Blank nodes, leaning, and the OWA from Gregg Reynolds on 2011-03-27 (semantic-web@w3.org from March 2011)

From: Gregg Reynolds <dev@mobileink.com>
Date: Sun, 27 Mar 2011 00:13:31 -0500
To: SW-forum Web <semantic-web@w3.org>
Message-ID: <AANLkTik1g5fjJchxUuGofjo_mh5mfK6FV1x_L3cK=khF@mail.gmail.com>
I'm having trouble reconciling RDF's handling of blank nodes and the Open
World Assumption.  I suppose I'm still not entirely grokking leaning and/or
OWA.  I searched the archives and didn't find anything addressing my
questions.  My reasoning follows; where are the flaws?

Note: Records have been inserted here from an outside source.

`config.mk`:
```
export PLATFORM = sky130hd
export DESIGN_NAME = erf_recip
export DESIGN_NICKNAME = d
export VERILOG_FILES = /design/src/hdl/assert_macros.svh /design/src/hdl/erf_pkg.sv /design/src/hdl/erf_recip.sv
export SDC_FILE = /design/constraint.sdc
export NUM_CORES = 2
export LEC_CHECK = 0
export BUFFER_PORTS_ARGS = -buffer_cell sky130_fd_sc_hd__buf_2
export CORE_MARGIN = 3
export CORE_UTILIZATION = 64
export CTS_CLUSTER_SIZE = 24
export DETAILED_ROUTE_END_ITERATION = 7
export PLACE_DENSITY = 0.8
export SLEW_MARGIN = 10
export SYNTH_ARGS = -nofsm -noshare
export SYNTH_HDL_FRONTEND = slang
export SYNTH_SLANG_ARGS = --single-unit
export TNS_END_PERCENT = 20
```
`constraint.sdc`:
```
create_clock -name clk -period 4 [get_ports clk]
set_clock_uncertainty 0.15 [all_clocks]
set_input_delay 0.6 -clock clk [delete_from_list [all_inputs] [get_ports clk]]
set_output_delay 0.6 -clock clk [all_outputs]
set_load 0.01 [all_outputs]
```
`src/hdl/assert_macros.svh`:
```
// shared assertion macros, clocked on clk and disabled while rst_n is low
`ifndef ASSERT_MACROS_SVH
`define ASSERT_MACROS_SVH
`ifndef SYNTHESIS
`define ERF_ASSERT_IMPL(lbl, ante, cons) \
  lbl: assert property (@(posedge clk) disable iff (!rst_n) (ante) |-> (cons)) \
    else $error("erf assertion failed");
`define ERF_ASSERT_DELAY(lbl, ante, dly, cons) \
  lbl: assert property (@(posedge clk) disable iff (!rst_n) (ante) |-> ##dly (cons)) \
    else $error("erf latency assertion failed");
`else
`define ERF_ASSERT_IMPL(lbl, ante, cons)
`define ERF_ASSERT_DELAY(lbl, ante, dly, cons)
`endif
`endif

```
`src/hdl/erf_pkg.sv`:
```
`default_nettype none
package erf_pkg;

  localparam logic [30:0] Q30_ONE = 31'h4000_0000;
  localparam logic [28:0] P_Q30 = 29'd351748265;
  localparam logic signed [33:0] A1_Q30 = 34'sd273621191;
  localparam logic signed [33:0] A2_Q30 = -34'sd305476044;
  localparam logic signed [33:0] A3_Q30 = 34'sd1526231383;
  localparam logic signed [33:0] A4_Q30 = -34'sd1560310108;
  localparam logic signed [33:0] A5_Q30 = 34'sd1139675401;
  localparam logic [30:0] LOG2E_Q30 = 31'd1549082005;
  localparam logic [29:0] LN2_Q30 = 30'd744261118;
  localparam int EXP_TERMS = 12;
  localparam int RECIP_STEPS = 31;

  typedef struct packed {
    logic vld;
    logic neg;
  } ctl_t;

  // coefficient added after each horner multiply, none after the last
  function automatic logic signed [33:0] horner_coef(input logic [2:0] step);
    logic signed [33:0] c;
    case (step)
      3'd0: c = A4_Q30;
      3'd1: c = A3_Q30;
      3'd2: c = A2_Q30;
      3'd3: c = A1_Q30;
      default: c = '0;
    endcase
    return c;
  endfunction

endpackage
`default_nettype wire

```
`src/hdl/erf_recip.sv`:
```
`default_nettype none
module erf_recip (
  input  logic        clk,
  input  logic [31:0] d_in,
  output logic [30:0] t_out
);

  // restoring division of 2^60 + d/2 by d, one quotient bit per stage
  logic [31:0] rem_r [0:erf_pkg::RECIP_STEPS-1];
  logic [31:0] dv_r  [0:erf_pkg::RECIP_STEPS-1];
  logic [30:0] nl_r  [0:erf_pkg::RECIP_STEPS-1];
  logic [30:0] q_r   [0:erf_pkg::RECIP_STEPS-1];

  genvar j;
  generate
    for (j = 0; j < erf_pkg::RECIP_STEPS; j++) begin : g_step
      localparam int Bit = erf_pkg::RECIP_STEPS - 1 - j;
      logic [31:0] rin, din, rem_nxt;
      logic [30:0] nlin, qin, q_nxt;
      logic [32:0] trial;
      logic        ge;

      if (j == 0) begin : g_first
        // high part of the numerator is 2^29, always below d
        assign rin  = 32'h2000_0000;
        assign din  = d_in;
        assign nlin = d_in[31:1];
        assign qin  = '0;
      end else begin : g_next
        assign rin  = rem_r[j-1];
        assign din  = dv_r[j-1];
        assign nlin = nl_r[j-1];
        assign qin  = q_r[j-1];
      end

      always_comb begin
        trial = {rin, nlin[Bit]};
        ge = trial >= {1'b0, din};
        rem_nxt = ge ? 32'(trial - {1'b0, din}) : trial[31:0];
        q_nxt = qin;
        q_nxt[Bit] = ge;
      end

      always_ff @(posedge clk) begin
        rem_r[j] <= rem_nxt;
        dv_r[j]  <= din;
        nl_r[j]  <= nlin;
        q_r[j]   <= q_nxt;
      end
    end
  endgenerate

  assign t_out = q_r[erf_pkg::RECIP_STEPS-1];

endmodule
`default_nettype wire

```
==> flow_summary.ini <==
[hold_path]
hp-class = flop to flop

[yosys]
ys_warn_count = 0
async_flop_share_pct = 0
yosysMostFrequentCell = dfxtp_1
ys_types = 90
yosysTopAreaCell = dfxtp_1
synthXorXnorAreaFrac_pct = 6.49
synth-simple-area-share_pct = 11.3
synth_top_family_by_area = compound AO/OA/AOI/OAI gates
synth_edf_count = 0
synth_commonest_cells = dfxtp_1, inv_1, a21oi_1, ha_1, nand2_1
syn_avg_cell_area_sq_um = 9.18
synth_ff_type = dfxtp_1
yosys_register_bits = 2416
yosys-top-cells-area = dfxtp_1, ha_1, a21oi_1
synth-compound-area-share_pct = 18.7
syn_inst = 11861
yosys.area_share.adder_pct = 11.6
yosysSeqAreaShare_pct = 44.4
synth_area_sq_um = 109000
syn_nets = 12885
yosys.area.top_type_share_pct = 44.4
synth.area.mux_share_pct = 2.34

[global_route]
grt_pass1_wl_um = 439000
globalRouteOverflowTotal = 0
grt_use_total_pct = 31.1
grt_pass1_vias = 82599
antenna_found_initial = 6
grt_max_degree = 62

[placed_design]
gp_congestion = 0.960
placed_cells = 13978
dpl.hpwl_um = 214000
io_buffers = 63

[setup_path]
critical_path.slowest_cell = dfxtp_1
cp-endpoint = rem_r[1][63]$_DFF_P_
critical_path.max_stage_delay_ns = 0.51
critical_path_class = flop to flop
cp-startpoint = nl_r[16][5]$_DFF_P_
crit_chain = inv_1, ha_1, and3_1, nand3_1, o21bai_1, a31o_2, a31o_2, o21ai_0, buf_4, a31o_2, a21oi_1, o21ai_4, buf_12, mux2_2
rr_startpoint = nl_r[16][5]$_DFF_P_
r2r_cells = 14
cp.required_ns = 4.57
critPathArrivalTime_ns = 4.46
crit_fanout = 46
start_kind = flop
path_common_cell = a31o_2
endpoint_kind = flop
crit_family = compound AO/OA/AOI/OAI gates
crit_cells = 14
r2r-end = rem_r[1][63]$_DFF_P_
crit_buf_inv = 3
reg2reg_slack_ns = 0.11

[route]
wl_per_cell_um = 19.3
drt-total-wl_um = 279000
ant_nets = 0
via_per_inst = 5.83
drc = 0
drt-pass1-iter-count = 6
vias = 84161
drtIter0Drc = 6555

[floorplan]
std_cell_rows = 150
fp.dieArea_sq_um = 175000
initial_utilization_pct = 64.7
die_h_um = 418
core_sq_um = 168000
die_x_um = 418
io_pins = 64

[clocking]
cts_tree = yes
numCtsBuffers = 228
cts.clk_slew.worst_paths_ns = 0.07
clock-sinks = 2416
cts_buffer_depth = 3
root_buffer = clkbuf_16
clock_latency_ns = 0.89
htree_levels = 4

[sta]
period_minus_slack_ns = 3.89
fmax_mhz = 257
rsz0062_at_grt = true
hold-worst-slack_ns = 0.167
drv_slew = 0
period_share_pct = 97.1
setup_violations = 0
worstMarginPinSlew_ns = 0.789
hold_viol = 0
slew_headroom_pct = 46.9

[pwr]
p_leak_nw = 56.7
vdd.ir_drop.worst_mv = 0.625
power_density_nw_per_um2 = 974

[layout]
drive_above_1_share_pct = 7.82
syn2layout_area_growth_pct = 11.4
nets = 13066
final_cell_count_no_fill = 14443

[flow_run]
drv_cap = 0

[outcome]
status = complete, no violations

As I understand the OWA, if we have a node, all we know is that we have a
node; we do not know what properties it may have.  If we also know that it
has property A, we cannot infer that it does not also have property B for
any B.  Followed to its logical conclusion, this line of reasoning leads to
the conclusion that there can only ever be one blank node in any graph.

For example, suppose

[1] a)  <ex:Pedro ex:owns _:x>, <_:x rdf:type ex:Donkey>, <_:x ex:name
ex:Daisy>
     b)  <ex:Pedro ex:owns _:y>, <_:y rdf:type ex:Donkey>, <_:y ex:name
ex:Maisy>

then we've made two assertions (ok, six), but we have not necessarily
asserted that Pedro owns two donkeys.  By the OWA we cannot infer _:x !=
_:y.  It could be that Pedro owns two donkeys, named Daisy and Maisy,
respectively, but it also could be that Pedro owns one donkey with two
names.

Is the graph of [1] lean?  It seems to me that under the OWA the answer must
be that we do not know, just as we don't know if Pedro owns one or two
donkeys.  Under RDF semantics the answer could be yes or no, depending on
which model we choose.  But the principle of leaning as written (if I
understand it) compels us to treat it as non-lean, since a model with a
single node named both Daisy and Maisy works for both [1] a) and [1] b); the
leaned version would look like:

[2]  <ex:Pedro ex:owns _:x>, <_:x rdf:type ex:Donkey>, <_:x ex:name
ex:Daisy>, <_:x ex:name ex:Maisy>

Similar considerations would apply to all blank node IDs in a graph: a model
with a single (blank) node (with appropriate properties) would work for each
such blank node ID.

If this is not the case -- if graphs like [1] are construed as lean, with
_:x != _:y -- then it looks to me like leaning involves an implicit Closed
World Assumption.  I.e. if _:x is named Daisy it is not also named Maisy.

Now consider

[3] <ex:Pedro ex:owns _:x>, <ex:Pedro ex:owns _:y>

According the RDF semantics [1] is not lean, so it can be reduced to a
single triple <ex:Pedro ex:owns _:z>.  That's because the model theoretic
semantics mean that a single node can satisfy both clauses of [1].  But
under OWA, we cannot infer that no properties have been asserted of _:x and
_:y; which must mean that the node satisfying [1] can have any properties or
no properties.  The same principle must apply wherever blank node IDs occur,
which again leads to the conclusion that all blank node IDs in a graph can
be collapsed as it were to a single node.  In other words, it looks to me
like the principle of leaning, if valid, implies a maximum of one blank node
per graph.

I'm afraid my language is a little awkward but I hope you can see what I
mean.

A related question:  RDF Semantics says this is lean:

[4]  <ex:a> <ex:p> _:x .
       _:x <ex:p> _:x .

But <ex:a ex:p ex:a> seems to fit the definition of proper subgraph as used
to define "lean", and semantically to satisfy [4], so [4] would not be lean.

Thanks,

Gregg
Received on Sunday, 27 March 2011 05:14:05 UTC